Buerli Thomas, Pellegrino Christophe, Baer Kristin, Lardi-Studler Barbara, Chudotvorova Ilona, Fritschy Jean-Marc, Medina Igor, Fuhrer Christian
Department of Neurochemistry, Brain Research Institute, University of Zürich, Winterthurerstrasse 190, CH-8057 Zürich, Switzerland.
Nat Protoc. 2007;2(12):3090-101. doi: 10.1038/nprot.2007.445.
Efficient and long-lasting transfection of primary neurons is an essential tool for addressing many questions in current neuroscience using functional gene analysis. Neurons are sensitive to cytotoxicity and difficult to transfect with most methods. We provide a protocol for transfection of cDNA and RNA interference (short hairpin RNA (shRNA)) vectors, using magnetofection, into rat hippocampal neurons (embryonic day 18/19) cultured for several hours to 21 d in vitro. This protocol even allows double-transfection of DNA into a small subpopulation of hippocampal neurons (GABAergic interneurons), as well as achieving long-lasting expression of DNA and shRNA constructs without interfering with neuronal differentiation. This protocol, which uses inexpensive equipment and reagents, takes 1 h; utilizes mixed hippocampal cultures, a transfection reagent, CombiMag, and a magnetic plate; shows low toxicity and is suited for single-cell analysis. Modifications done by our three laboratories are detailed.

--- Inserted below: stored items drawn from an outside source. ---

What follows belongs to an exercise in optimizing a design on an open flow for small area and a short achievable clock period; a production flow would make more cautious choices. In this exercise RTL edits were held to simulation tests only and were not proved equivalent to the original. No activity file was given, so power comes from the tool's default toggle rates.

`flow/design.v`:
```
`default_nettype none
package dma_iface_pkg;
   localparam int MEM_ADDR_BITS = 10;
   typedef logic [MEM_ADDR_BITS-1:0] mem_addr_t;
   typedef logic [31:0]              host_word_t;
   typedef logic [3:0]               byte_mask_t;
   typedef logic [1:0]               if_sel_t;
   typedef logic [3:0]               mem_sel_t;
   typedef logic [63:0]              dsc_word_t;
   localparam mem_sel_t MEM_CFG    = 4'd0;
   localparam mem_sel_t MEM_TX_DSC = 4'd1;
   localparam mem_addr_t CFG_TX_DSC_MASK  = 10'd0;
   localparam mem_addr_t CFG_RX_DSC_MASK  = 10'd1;
   localparam mem_addr_t CFG_RX_BYTE_WAIT = 10'd2;
   localparam mem_addr_t CFG_CONTROL      = 10'd3;
   localparam mem_addr_t CFG_PCIE_SIZES   = 10'd4;
   localparam host_word_t NO_DATA = 32'hdeadbeef;
   typedef struct packed {
      mem_addr_t  addr;
      host_word_t data;
      byte_mask_t mask;
      logic       en;
   } host_lane_t;
   typedef struct packed {
      if_sel_t    if_sel;
      mem_sel_t   mem_sel;
      host_lane_t hi;
      host_lane_t lo;
   } host_wr_t;
   typedef struct packed {
      if_sel_t   if_sel;
      mem_sel_t  mem_sel;
      mem_addr_t addr_hi;
      logic      en_hi;
      mem_addr_t addr_lo;
      logic      en_lo;
   } host_rd_t;
   typedef struct packed {
      host_word_t hi;
      host_word_t lo;
   } host_rd_data_t;
endpackage
`default_nettype wire
`default_nettype none
package dma_pcie_pkg;
   typedef logic [2:0] pcie_size_code_t;
   typedef logic [9:0] pcie_bytes_t;
   localparam pcie_size_code_t SIZE_32   = 3'd0;
   localparam pcie_size_code_t SIZE_64   = 3'd1;
   localparam pcie_size_code_t SIZE_128  = 3'd2;
   localparam pcie_size_code_t SIZE_256  = 3'd3;
   localparam pcie_size_code_t SIZE_512  = 3'd4;
   localparam pcie_size_code_t SIZE_1024 = 3'd5;
endpackage
`default_nettype wire
`timescale 1ns/100ps
`default_nettype none
module iface_rst_seq (
   input  logic pcie_clk,
   input  logic rst_n,
   input  logic soft_reset,
   output logic iface_rst_n,
   output logic iface_rdy
);
   typedef enum logic {
      RST_WAIT,
      RST_IDLE
   } rst_state_t;
   rst_state_t state;
   logic [3:0] cnt;
   always_ff @(posedge pcie_clk) begin
      if (!rst_n || soft_reset) begin
         state <= RST_WAIT;
         cnt   <= 4'd0;
      end else begin
         case (state)
            RST_WAIT: begin
               cnt <= cnt + 4'd1;
               if (cnt == 4'hf) begin
                  state <= RST_IDLE;
               end
            end
            RST_IDLE: begin
               state <= RST_IDLE;
            end
            default: begin
               state <= RST_WAIT;
            end
         endcase
      end
   end
   assign iface_rst_n = (state == RST_IDLE);
   assign iface_rdy   = iface_rst_n;
endmodule
`default_nettype wire
`timescale 1ns/100ps
`default_nettype none
module iface_access_mux #(
   parameter int IFACE_ID = 0
) (
   input  logic                         pcie_clk,
   input  logic                         iface_rst_n,
   input  logic                         iface_rdy,
   input  dma_iface_pkg::host_wr_t      host_wr,
   input  dma_iface_pkg::host_rd_t      host_rd,
   output dma_iface_pkg::host_wr_t      cfg_wr,
   output dma_iface_pkg::host_wr_t      dsc_wr,
   output dma_iface_pkg::host_rd_t      cfg_rd,
   input  dma_iface_pkg::host_rd_data_t cfg_rd_data,
   output dma_iface_pkg::host_rd_data_t host_rd_data
);
   localparam dma_iface_pkg::if_sel_t MY_IF = IFACE_ID[1:0];
   logic wr_here;
   logic rd_here;
   logic wr_cfg_sel;
   logic wr_dsc_sel;
   logic rd_cfg_sel;
   logic rd_cfg_hi_q;
   logic rd_cfg_lo_q;
   assign wr_here    = iface_rdy && (host_wr.if_sel == MY_IF);
   assign rd_here    = iface_rdy && (host_rd.if_sel == MY_IF);
   assign wr_cfg_sel = wr_here && (host_wr.mem_sel == dma_iface_pkg::MEM_CFG);
   assign wr_dsc_sel = wr_here && (host_wr.mem_sel == dma_iface_pkg::MEM_TX_DSC);
   assign rd_cfg_sel = rd_here && (host_rd.mem_sel == dma_iface_pkg::MEM_CFG);
   always_comb begin
      cfg_wr       = host_wr;
      cfg_wr.hi.en = host_wr.hi.en && wr_cfg_sel;
      cfg_wr.lo.en = host_wr.lo.en && wr_cfg_sel;
      dsc_wr       = host_wr;
      dsc_wr.hi.en = host_wr.hi.en && wr_dsc_sel;
      dsc_wr.lo.en = host_wr.lo.en && wr_dsc_sel;
      cfg_rd       = host_rd;
      cfg_rd.en_hi = host_rd.en_hi && rd_cfg_sel;
      cfg_rd.en_lo = host_rd.en_lo && rd_cfg_sel;
   end
   always_ff @(posedge pcie_clk) begin
      if (!iface_rst_n) begin
         rd_cfg_hi_q <= 1'b0;
         rd_cfg_lo_q <= 1'b0;
      end else begin
         if (host_rd.en_hi) begin
            rd_cfg_hi_q <= rd_cfg_sel;
         end
         if (host_rd.en_lo) begin
            rd_cfg_lo_q <= rd_cfg_sel;
         end
      end
   end
   assign host_rd_data.hi = rd_cfg_hi_q ? cfg_rd_data.hi : dma_iface_pkg::NO_DATA;
   assign host_rd_data.lo = rd_cfg_lo_q ? cfg_rd_data.lo : dma_iface_pkg::NO_DATA;
endmodule
`default_nettype wire
`timescale 1ns/100ps
`default_nettype none
module iface_cfg_regs (
   input  logic                         pcie_clk,
   input  logic                         iface_rst_n,
   input  dma_iface_pkg::host_wr_t      cfg_wr,
   input  dma_iface_pkg::host_rd_t      cfg_rd,
   output dma_iface_pkg::host_rd_data_t cfg_rd_data,
   input  dma_pcie_pkg::pcie_bytes_t    payload_bytes,
   input  dma_pcie_pkg::pcie_bytes_t    read_bytes,
   output dma_iface_pkg::dsc_word_t     tx_dsc_mask,
   output dma_iface_pkg::dsc_word_t     rx_dsc_mask,
   output logic [15:0]                  rx_byte_wait,
   output logic                         soft_reset
);
   dma_iface_pkg::host_word_t wait_merged;
   dma_iface_pkg::dsc_word_t  rd_word_hi;
   dma_iface_pkg::dsc_word_t  rd_word_lo;
   function automatic dma_iface_pkg::host_word_t merge(dma_iface_pkg::host_word_t old_word, dma_iface_pkg::host_word_t new_word,
                                        dma_iface_pkg::byte_mask_t mask);
      dma_iface_pkg::host_word_t res;
      res = old_word;
      for (int b = 0; b < 4; b++) begin
         if (mask[b]) begin
            res[8*b +: 8] = new_word[8*b +: 8];
         end
      end
      merge = res;
   endfunction
   function automatic dma_iface_pkg::dsc_word_t cfg_word(dma_iface_pkg::mem_addr_t idx);
      case (idx)
         dma_iface_pkg::CFG_TX_DSC_MASK:  cfg_word = tx_dsc_mask;
         dma_iface_pkg::CFG_RX_DSC_MASK:  cfg_word = rx_dsc_mask;
         dma_iface_pkg::CFG_RX_BYTE_WAIT: cfg_word = {48'd0, rx_byte_wait};
         dma_iface_pkg::CFG_PCIE_SIZES:   cfg_word = {22'd0, read_bytes, 22'd0, payload_bytes};
         default:          cfg_word = 64'd0;
      endcase
   endfunction
   assign wait_merged = merge({16'd0, rx_byte_wait}, cfg_wr.lo.data, cfg_wr.lo.mask);
   always_ff @(posedge pcie_clk) begin
      if (!iface_rst_n) begin
         tx_dsc_mask  <= '0;
         rx_dsc_mask  <= '0;
         rx_byte_wait <= '0;
         soft_reset   <= 1'b0;
      end else begin
         soft_reset <= 1'b0;
         if (cfg_wr.hi.en) begin
            case (cfg_wr.hi.addr)
               dma_iface_pkg::CFG_TX_DSC_MASK: tx_dsc_mask[63:32] <=
                  merge(tx_dsc_mask[63:32], cfg_wr.hi.data, cfg_wr.hi.mask);
               dma_iface_pkg::CFG_RX_DSC_MASK: rx_dsc_mask[63:32] <=
                  merge(rx_dsc_mask[63:32], cfg_wr.hi.data, cfg_wr.hi.mask);
               default: ;
            endcase
         end
         if (cfg_wr.lo.en) begin
            case (cfg_wr.lo.addr)
               dma_iface_pkg::CFG_TX_DSC_MASK: tx_dsc_mask[31:0] <=
                  merge(tx_dsc_mask[31:0], cfg_wr.lo.data, cfg_wr.lo.mask);
               dma_iface_pkg::CFG_RX_DSC_MASK: rx_dsc_mask[31:0] <=
                  merge(rx_dsc_mask[31:0], cfg_wr.lo.data, cfg_wr.lo.mask);
               dma_iface_pkg::CFG_RX_BYTE_WAIT: rx_byte_wait <= wait_merged[15:0];
               dma_iface_pkg::CFG_CONTROL: soft_reset <= cfg_wr.lo.data[0] && cfg_wr.lo.mask[0];
               default: ;
            endcase
         end
      end
   end
   always_comb begin
      rd_word_hi = cfg_word(cfg_rd.addr_hi);
      rd_word_lo = cfg_word(cfg_rd.addr_lo);
   end
   always_ff @(posedge pcie_clk) begin
      if (cfg_rd.en_hi) begin
         cfg_rd_data.hi <= rd_word_hi[63:32];
      end
      if (cfg_rd.en_lo) begin
         cfg_rd_data.lo <= rd_word_lo[31:0];
      end
   end
endmodule
`default_nettype wire
`timescale 1ns/100ps
`default_nettype none
module pcie_size_decode (
   input  logic                          pcie_clk,
   input  dma_pcie_pkg::pcie_size_code_t max_payload_size,
   input  dma_pcie_pkg::pcie_size_code_t max_read_req_size,
   output dma_pcie_pkg::pcie_bytes_t     payload_bytes,
   output dma_pcie_pkg::pcie_bytes_t     read_bytes
);
   function automatic dma_pcie_pkg::pcie_bytes_t size_bytes(dma_pcie_pkg::pcie_size_code_t code);
      case (code)
         dma_pcie_pkg::SIZE_32:   size_bytes = 10'd32;
         dma_pcie_pkg::SIZE_64:   size_bytes = 10'd64;
         dma_pcie_pkg::SIZE_128:  size_bytes = 10'd128;
         dma_pcie_pkg::SIZE_256:  size_bytes = 10'd256;
         dma_pcie_pkg::SIZE_512:  size_bytes = 10'd512;
         dma_pcie_pkg::SIZE_1024: size_bytes = 10'd0;
         default:   size_bytes = 10'd0;
      endcase
   endfunction
   always_ff @(posedge pcie_clk) begin
      payload_bytes <= size_bytes(max_payload_size);
      read_bytes    <= size_bytes(max_read_req_size);
   end
endmodule
`default_nettype wire
`timescale 1ns/100ps
`default_nettype none
module tx_dsc_mem #(
   parameter int DSC_DEPTH = 16
) (
   input  logic                         pcie_clk,
   input  logic                         iface_rst_n,
   input  dma_iface_pkg::host_wr_t      dsc_wr,
   input  logic [$clog2(DSC_DEPTH)-1:0] dsc_rd_addr,
   input  logic                         dsc_rd_en,
   output dma_iface_pkg::dsc_word_t     dsc_rd_data,
   output logic                         dsc_rd_valid,
   input  logic [$clog2(DSC_DEPTH)-1:0] dsc_clr_addr,
   input  logic                         dsc_clr_en
);
   localparam int IDX_BITS = $clog2(DSC_DEPTH);
   dma_iface_pkg::host_word_t           mem_hi [DSC_DEPTH];
   dma_iface_pkg::host_word_t           mem_lo [DSC_DEPTH];
   logic [DSC_DEPTH-1:0] valid;
   logic [IDX_BITS-1:0]  hi_idx;
   logic [IDX_BITS-1:0]  lo_idx;
   assign hi_idx = dsc_wr.hi.addr[IDX_BITS-1:0];
   assign lo_idx = dsc_wr.lo.addr[IDX_BITS-1:0];
   always_ff @(posedge pcie_clk) begin
      for (int b = 0; b < 4; b++) begin
         if (dsc_wr.hi.en && dsc_wr.hi.mask[b]) begin
            mem_hi[hi_idx][8*b +: 8] <= dsc_wr.hi.data[8*b +: 8];
         end
         if (dsc_wr.lo.en && dsc_wr.lo.mask[b]) begin
            mem_lo[lo_idx][8*b +: 8] <= dsc_wr.lo.data[8*b +: 8];
         end
      end
      if (dsc_rd_en) begin
         dsc_rd_data <= {mem_hi[dsc_rd_addr], mem_lo[dsc_rd_addr]};
      end
   end
   always_ff @(posedge pcie_clk) begin
      if (!iface_rst_n) begin
         valid        <= '0;
         dsc_rd_valid <= 1'b0;
      end else begin
         if (dsc_clr_en) begin
            valid[dsc_clr_addr] <= 1'b0;
         end
         if (dsc_wr.hi.en) begin
            valid[hi_idx] <= 1'b1;
         end
         if (dsc_rd_en) begin
            dsc_rd_valid <= valid[dsc_rd_addr];
         end
      end
   end
endmodule
`default_nettype wire
`timescale 1ns/100ps
`default_nettype none
module dma_iface #(
   parameter int IFACE_ID  = 0,
   parameter int DSC_DEPTH = 16
) (
   input  logic                          pcie_clk,
   input  logic                          rst_n,
   input  dma_iface_pkg::host_wr_t       host_wr,
   input  dma_iface_pkg::host_rd_t       host_rd,
   output dma_iface_pkg::host_rd_data_t  host_rd_data,
   input  dma_pcie_pkg::pcie_size_code_t max_payload_size,
   input  dma_pcie_pkg::pcie_size_code_t max_read_req_size,
   output logic                          iface_rdy,
   output dma_iface_pkg::dsc_word_t      tx_dsc_mask,
   output dma_iface_pkg::dsc_word_t      rx_dsc_mask,
   output logic [15:0]                   rx_byte_wait,
   input  logic [$clog2(DSC_DEPTH)-1:0]  dsc_rd_addr,
   input  logic                          dsc_rd_en,
   output dma_iface_pkg::dsc_word_t      dsc_rd_data,
   output logic                          dsc_rd_valid,
   input  logic [$clog2(DSC_DEPTH)-1:0]  dsc_clr_addr,
   input  logic                          dsc_clr_en
);
   logic          iface_rst_n;
   logic          soft_reset;
   dma_iface_pkg::host_wr_t      cfg_wr;
   dma_iface_pkg::host_wr_t      dsc_wr;
   dma_iface_pkg::host_rd_t      cfg_rd;
   dma_iface_pkg::host_rd_data_t cfg_rd_data;
   dma_pcie_pkg::pcie_bytes_t   payload_bytes;
   dma_pcie_pkg::pcie_bytes_t   read_bytes;
   iface_rst_seq u_rst_seq (
      .pcie_clk    (pcie_clk),
      .rst_n       (rst_n),
      .soft_reset  (soft_reset),
      .iface_rst_n (iface_rst_n),
      .iface_rdy   (iface_rdy)
   );
   iface_access_mux #(.IFACE_ID(IFACE_ID)) u_access_mux (
      .pcie_clk     (pcie_clk),
      .iface_rst_n  (iface_rst_n),
      .iface_rdy    (iface_rdy),
      .host_wr      (host_wr),
      .host_rd      (host_rd),
      .cfg_wr       (cfg_wr),
      .dsc_wr       (dsc_wr),
      .cfg_rd       (cfg_rd),
      .cfg_rd_data  (cfg_rd_data),
      .host_rd_data (host_rd_data)
   );
   iface_cfg_regs u_cfg_regs (
      .pcie_clk      (pcie_clk),
      .iface_rst_n   (iface_rst_n),
      .cfg_wr        (cfg_wr),
      .cfg_rd        (cfg_rd),
      .cfg_rd_data   (cfg_rd_data),
      .payload_bytes (payload_bytes),
      .read_bytes    (read_bytes),
      .tx_dsc_mask   (tx_dsc_mask),
      .rx_dsc_mask   (rx_dsc_mask),
      .rx_byte_wait  (rx_byte_wait),
      .soft_reset    (soft_reset)
   );
   pcie_size_decode u_size_decode (
      .pcie_clk          (pcie_clk),
      .max_payload_size  (max_payload_size),
      .max_read_req_size (max_read_req_size),
      .payload_bytes     (payload_bytes),
      .read_bytes        (read_bytes)
   );
   tx_dsc_mem #(.DSC_DEPTH(DSC_DEPTH)) u_tx_dsc_mem (
      .pcie_clk     (pcie_clk),
      .iface_rst_n  (iface_rst_n),
      .dsc_wr       (dsc_wr),
      .dsc_rd_addr  (dsc_rd_addr),
      .dsc_rd_en    (dsc_rd_en),
      .dsc_rd_data  (dsc_rd_data),
      .dsc_rd_valid (dsc_rd_valid),
      .dsc_clr_addr (dsc_clr_addr),
      .dsc_clr_en   (dsc_clr_en)
   );
endmodule
`default_nettype wire
`timescale 1ns/100ps
`default_nettype none
module dma_iface_top (
   input  logic        pcie_clk,
   input  logic        rst_n,
   input  logic [1:0]  host_wr_if_sel,
   input  logic [3:0]  host_wr_mem_sel,
   input  logic [9:0]  host_wr_hi_addr,
   input  logic [31:0] host_wr_hi_data,
   input  logic [3:0]  host_wr_hi_mask,
   input  logic        host_wr_hi_en,
   input  logic [9:0]  host_wr_lo_addr,
   input  logic [31:0] host_wr_lo_data,
   input  logic [3:0]  host_wr_lo_mask,
   input  logic        host_wr_lo_en,
   input  logic [1:0]  host_rd_if_sel,
   input  logic [3:0]  host_rd_mem_sel,
   input  logic [9:0]  host_rd_addr_hi,
   input  logic        host_rd_en_hi,
   input  logic [9:0]  host_rd_addr_lo,
   input  logic        host_rd_en_lo,
   output logic [31:0] host_rd_data_hi,
   output logic [31:0] host_rd_data_lo,
   input  logic [2:0]  max_payload_size,
   input  logic [2:0]  max_read_req_size,
   output logic        iface_rdy,
   output logic [63:0] tx_dsc_mask,
   output logic [63:0] rx_dsc_mask,
   output logic [15:0] rx_byte_wait,
   input  logic [3:0]  dsc_rd_addr,
   input  logic        dsc_rd_en,
   output logic [63:0] dsc_rd_data,
   output logic        dsc_rd_valid,
   input  logic [3:0]  dsc_clr_addr,
   input  logic        dsc_clr_en
);
   dma_iface_pkg::host_wr_t      host_wr;
   dma_iface_pkg::host_rd_t      host_rd;
   dma_iface_pkg::host_rd_data_t host_rd_data;
   assign host_wr.if_sel   = host_wr_if_sel;
   assign host_wr.mem_sel  = host_wr_mem_sel;
   assign host_wr.hi.addr  = host_wr_hi_addr;
   assign host_wr.hi.data  = host_wr_hi_data;
   assign host_wr.hi.mask  = host_wr_hi_mask;
   assign host_wr.hi.en    = host_wr_hi_en;
   assign host_wr.lo.addr  = host_wr_lo_addr;
   assign host_wr.lo.data  = host_wr_lo_data;
   assign host_wr.lo.mask  = host_wr_lo_mask;
   assign host_wr.lo.en    = host_wr_lo_en;
   assign host_rd.if_sel   = host_rd_if_sel;
   assign host_rd.mem_sel  = host_rd_mem_sel;
   assign host_rd.addr_hi  = host_rd_addr_hi;
   assign host_rd.en_hi    = host_rd_en_hi;
   assign host_rd.addr_lo  = host_rd_addr_lo;
   assign host_rd.en_lo    = host_rd_en_lo;
   assign host_rd_data_hi  = host_rd_data.hi;
   assign host_rd_data_lo  = host_rd_data.lo;
   dma_iface #(.IFACE_ID(0), .DSC_DEPTH(16)) u_dma_iface (
      .pcie_clk          (pcie_clk),
      .rst_n             (rst_n),
      .host_wr           (host_wr),
      .host_rd           (host_rd),
      .host_rd_data      (host_rd_data),
      .max_payload_size  (max_payload_size),
      .max_read_req_size (max_read_req_size),
      .iface_rdy         (iface_rdy),
      .tx_dsc_mask       (tx_dsc_mask),
      .rx_dsc_mask       (rx_dsc_mask),
      .rx_byte_wait      (rx_byte_wait),
      .dsc_rd_addr       (dsc_rd_addr),
      .dsc_rd_en         (dsc_rd_en),
      .dsc_rd_data       (dsc_rd_data),
      .dsc_rd_valid      (dsc_rd_valid),
      .dsc_clr_addr      (dsc_clr_addr),
      .dsc_clr_en        (dsc_clr_en)
   );
endmodule
`default_nettype wire
```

对原代神经元进行高效且持久的转染,是运用功能基因分析解决当前神经科学诸多问题的一项重要工具。神经元对细胞毒性敏感,采用大多数方法进行转染都很困难。我们提供了一种使用磁转染将cDNA和RNA干扰(短发夹RNA(shRNA))载体转染到体外培养数小时至21天的大鼠海马神经元(胚胎第18/19天)中的方案。该方案甚至允许将DNA双转染到一小部分海马神经元(γ-氨基丁酸能中间神经元)中,同时实现DNA和shRNA构建体的持久表达,且不干扰神经元分化。此方案使用廉价的设备和试剂,耗时1小时;利用混合海马培养物、一种转染试剂CombiMag和一块磁板;毒性低,适用于单细胞分析。我们三个实验室所做的修改也有详细说明。